Militares retirados que están presos por crímenes cometidos durante la dictadura de 1973 a 1985 denunciaron que el accionar de la justicia es una violación a sus derechos humanos ante el Alto Comisionado de Derechos Humanos de las Naciones Unidas y la Comisión Interamericana de Derechos Humanos.

The Associated Press tuvo acceso el martes a las copias de las dos presentaciones que aunque varían en sus reclamos coinciden en que han sido vulnerados sus derechos de legítima defensa y "que la actuación judicial se vio presionada por grupos corporativos minoritarios, pero que generaron situaciones absolutamente desconocidas de actos hostiles en las puertas de las sedes judiciales", en referencia a la presencia de manifestantes ultraizquierdistas durante los traslados de los uniformados.

La presentación ante Claudia Geréz, Oficial de Derechos Humanos en Uruguay del Alto Comisionado de las Naciones Unidas, fue a título del teniente general y último dictador Gregorio Alvarez, de 86 años, detenido y procesado en diciembre de 2007 y condenado a 25 años de prisión como coautor del homicidio de 37 personas.

El segundo reclamo lleva la firma de varios otros de los casi 30 uniformados retirados --entre militares y policías-- y fue hecho ante la presidenta de la Comisión Interamericana de Derechos Humanos, Dinah Shelton.

En los escritos se enfatiza que algunos de los imputados están enfermos y todos virtualmente superan los 70 años de edad, por lo que reclaman la prisión domiciliaria.

Los escritos, coinciden en que "la presión desarrollada por la prensa y por los grupos afines al partido Comunista sobre los jueces actuantes, ha distorsionado el objetivo de justicia imparcial... Todo esto condujo a procesamientos abiertos con absoluta ligereza, sin conceder las mínimas garantías a los imputados".

En octubre el gobierno del presidente José Mujica, un ex tupamaro, promulgó una ley sancionada por la mayoría oficialista en el Congreso que eliminó la amnistía a los militares acusados de violaciones a los derechos humanos de 1986 que había sido refrendada en dos plebiscitos populares en 1989 y 2009.

La ley también declaró que los delitos cometidos en el régimen de facto son crímenes de lesa humanidad, con lo que se eliminó la prescripción que debía regir, de acuerdo con el Código Penal, a partir del 1 de noviembre de 2011.

El guerrillero Movimiento de Liberación Nacional-Tupamaros se lanzó en 1963 y en 1972 fue aplastado por las fuerzas armadas que un año más tarde dieron el golpe de Estado.

La represión de la dictadura militar dejó una secuela de al menos 30 desaparecidos en Uruguay.
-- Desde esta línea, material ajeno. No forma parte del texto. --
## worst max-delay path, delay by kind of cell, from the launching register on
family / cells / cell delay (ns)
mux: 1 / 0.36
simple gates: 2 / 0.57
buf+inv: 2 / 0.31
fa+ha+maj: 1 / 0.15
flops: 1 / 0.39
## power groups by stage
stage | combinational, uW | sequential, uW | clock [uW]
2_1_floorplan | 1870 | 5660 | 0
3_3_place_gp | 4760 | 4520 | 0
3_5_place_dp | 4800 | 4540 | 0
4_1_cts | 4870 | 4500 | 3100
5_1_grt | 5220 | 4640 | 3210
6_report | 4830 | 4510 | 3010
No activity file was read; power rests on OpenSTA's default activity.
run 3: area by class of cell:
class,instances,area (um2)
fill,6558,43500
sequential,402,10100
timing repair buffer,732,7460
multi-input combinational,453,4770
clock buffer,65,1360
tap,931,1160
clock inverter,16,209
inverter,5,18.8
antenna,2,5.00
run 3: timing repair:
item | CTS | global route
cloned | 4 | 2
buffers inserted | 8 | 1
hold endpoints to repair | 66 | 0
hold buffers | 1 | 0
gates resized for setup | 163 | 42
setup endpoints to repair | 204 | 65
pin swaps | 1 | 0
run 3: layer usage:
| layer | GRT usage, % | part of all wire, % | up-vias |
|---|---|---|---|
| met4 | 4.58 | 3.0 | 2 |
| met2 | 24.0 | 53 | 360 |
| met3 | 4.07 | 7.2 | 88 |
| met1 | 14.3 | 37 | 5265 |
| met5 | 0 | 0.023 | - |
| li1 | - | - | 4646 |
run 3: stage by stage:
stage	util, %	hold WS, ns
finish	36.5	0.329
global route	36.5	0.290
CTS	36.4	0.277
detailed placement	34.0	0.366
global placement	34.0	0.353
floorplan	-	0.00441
--- config.mk ---
export PLATFORM = sky130hd
export DESIGN_NAME = lock_client_flat
export DESIGN_NICKNAME = d
export VERILOG_FILES = /design/src/rtl/lock_client_pkg.sv /design/src/rtl/lock_client_if.sv /design/src/rtl/lock_client_hold_timer.sv /design/src/rtl/lock_client.sv /design/src/flat_wrapper.sv
export SDC_FILE = /design/constraint.sdc
export NUM_CORES = 1
export LEC_CHECK = 0
export BUFFER_PORTS_ARGS = -buffer_cell sky130_fd_sc_hd__buf_2
export CORE_MARGIN = 2
export CORE_UTILIZATION = 62
export CTS_BUF_LIST = sky130_fd_sc_hd__clkbuf_8
export CTS_CLUSTER_DIAMETER = 50
export DETAILED_ROUTE_END_ITERATION = 8
export HOLD_SLACK_MARGIN = 0.1
export PLACE_DENSITY_LB_ADDON = 0.08
export SLEW_MARGIN = 20
export SYNTH_ARGS = -nofsm -noshare
export SYNTH_HDL_FRONTEND = slang
export SYNTH_HIERARCHICAL = 1
export SYNTH_SLANG_ARGS = --single-unit
--- constraint.sdc ---
create_clock -name clk -period 4.85 [get_ports clk]
set_input_delay 0.97 -clock clk [delete_from_list [all_inputs] [get_ports clk]]
set_output_delay 0.97 -clock clk [all_outputs]
set_load 0.05 [all_outputs]
--- src/rtl/lock_client_pkg.sv ---
// -----------------------------------------------------------------------------
// lock_client_pkg
//   Shared type definitions for the synchronous tree arbiter: the client-side
//   phase enum used by lock_client, plus the cell and process phase enums, so
//   cells, clients and benches all agree on encodings.
//   Helper: eff_hold_len() maps a requested hold length to the number of LOCK
//   cycles actually spent (0 behaves as 1).
// -----------------------------------------------------------------------------
package lock_client_pkg;

   // Phase of a lock_client agent.
   typedef enum logic [1:0] {
      IDLE    = 2'd0,
      REQ     = 2'd1,
      LOCK    = 2'd2,
      RELEASE = 2'd3
   } client_phase_t;

   // State of a two-input arbiter cell (which side currently holds the grant).
   typedef enum logic [1:0] {
      CELL_IDLE   = 2'd0,
      CELL_GRANT1 = 2'd1,
      CELL_GRANT2 = 2'd2
   } cell_state_t;

   // Phase of a bare client process (non-critical, trying, critical).
   typedef enum logic [1:0] {
      PROC_NONCRIT  = 2'd0,
      PROC_TRYING   = 2'd1,
      PROC_CRITICAL = 2'd2
   } proc_phase_t;

   // A zero hold length still has to occupy the lock for one cycle.
   function automatic int unsigned eff_hold_len(input int unsigned len);
      return (len == 0) ? 1 : len;
   endfunction

endpackage

--- src/rtl/lock_client_if.sv ---
// -----------------------------------------------------------------------------
// lock_client_if
//   Bundles the job-source and leaf-cell handshake signals of one lock_client.
//   master : environment side (job source + leaf arbiter cell)
//            drives job_valid, hold_len, ack; observes the client outputs.
//   slave  : the lock_client itself.
//   Signals: job_valid, hold_len[HOLD_W], ack, req, busy, pending[PEND_W],
//            done, overflow, proto_err.
// -----------------------------------------------------------------------------
interface lock_client_if #(
   parameter int HOLD_W = 4,
   parameter int PEND_W = 3
);
   logic              job_valid;
   logic [HOLD_W-1:0] hold_len;
   logic              ack;
   logic              req;
   logic              busy;
   logic [PEND_W-1:0] pending;
   logic              done;
   logic              overflow;
   logic              proto_err;

   modport master (
      output job_valid, hold_len, ack,
      input  req, busy, pending, done, overflow, proto_err
   );

   modport slave (
      input  job_valid, hold_len, ack,
      output req, busy, pending, done, overflow, proto_err
   );
endinterface

--- src/rtl/lock_client_hold_timer.sv ---
// -----------------------------------------------------------------------------
// hold_timer
//   Down-counter that times the critical section of a lock_client.
//   Ports:
//     clk, rst    clock, asynchronous active-high reset
//     load_i      load load_val_i (takes priority over dec_i)
//     dec_i       decrement by one (stops at 0)
//     load_val_i  value to load, HOLD_W bits
//     last_o      counter currently equals 1 (final cycle of the hold)
// -----------------------------------------------------------------------------
module hold_timer #(
   parameter int HOLD_W = 4
) (
   input  logic              clk,
   input  logic              rst,
   input  logic              load_i,
   input  logic              dec_i,
   input  logic [HOLD_W-1:0] load_val_i,
   output logic              last_o
);
   logic [HOLD_W-1:0] cnt_q;
   logic [HOLD_W-1:0] cnt_d;

   always_comb begin
      cnt_d = cnt_q;
      if (load_i) begin
         cnt_d = load_val_i;
      end else if (dec_i && (cnt_q != '0)) begin
         cnt_d = cnt_q - 1'b1;
      end
   end

   always_ff @(posedge clk or posedge rst) begin
      if (rst) begin
         cnt_q <= '0;
      end else begin
         cnt_q <= cnt_d;
      end
   end

   assign last_o = (cnt_q == HOLD_W'(1));
endmodule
Otros 150 uruguayos desaparecieron en Argentina en el marco del Plan Cóndor, coordinado por los regímenes militares del Cono Sur en los años 70.

Los militares señalaron que "se ha utilizado el peso de la justicia como herramienta de venganza, distorsionando gravemente la función que el Estado con base en ese poder detenta en el marco de un Estado de Derecho".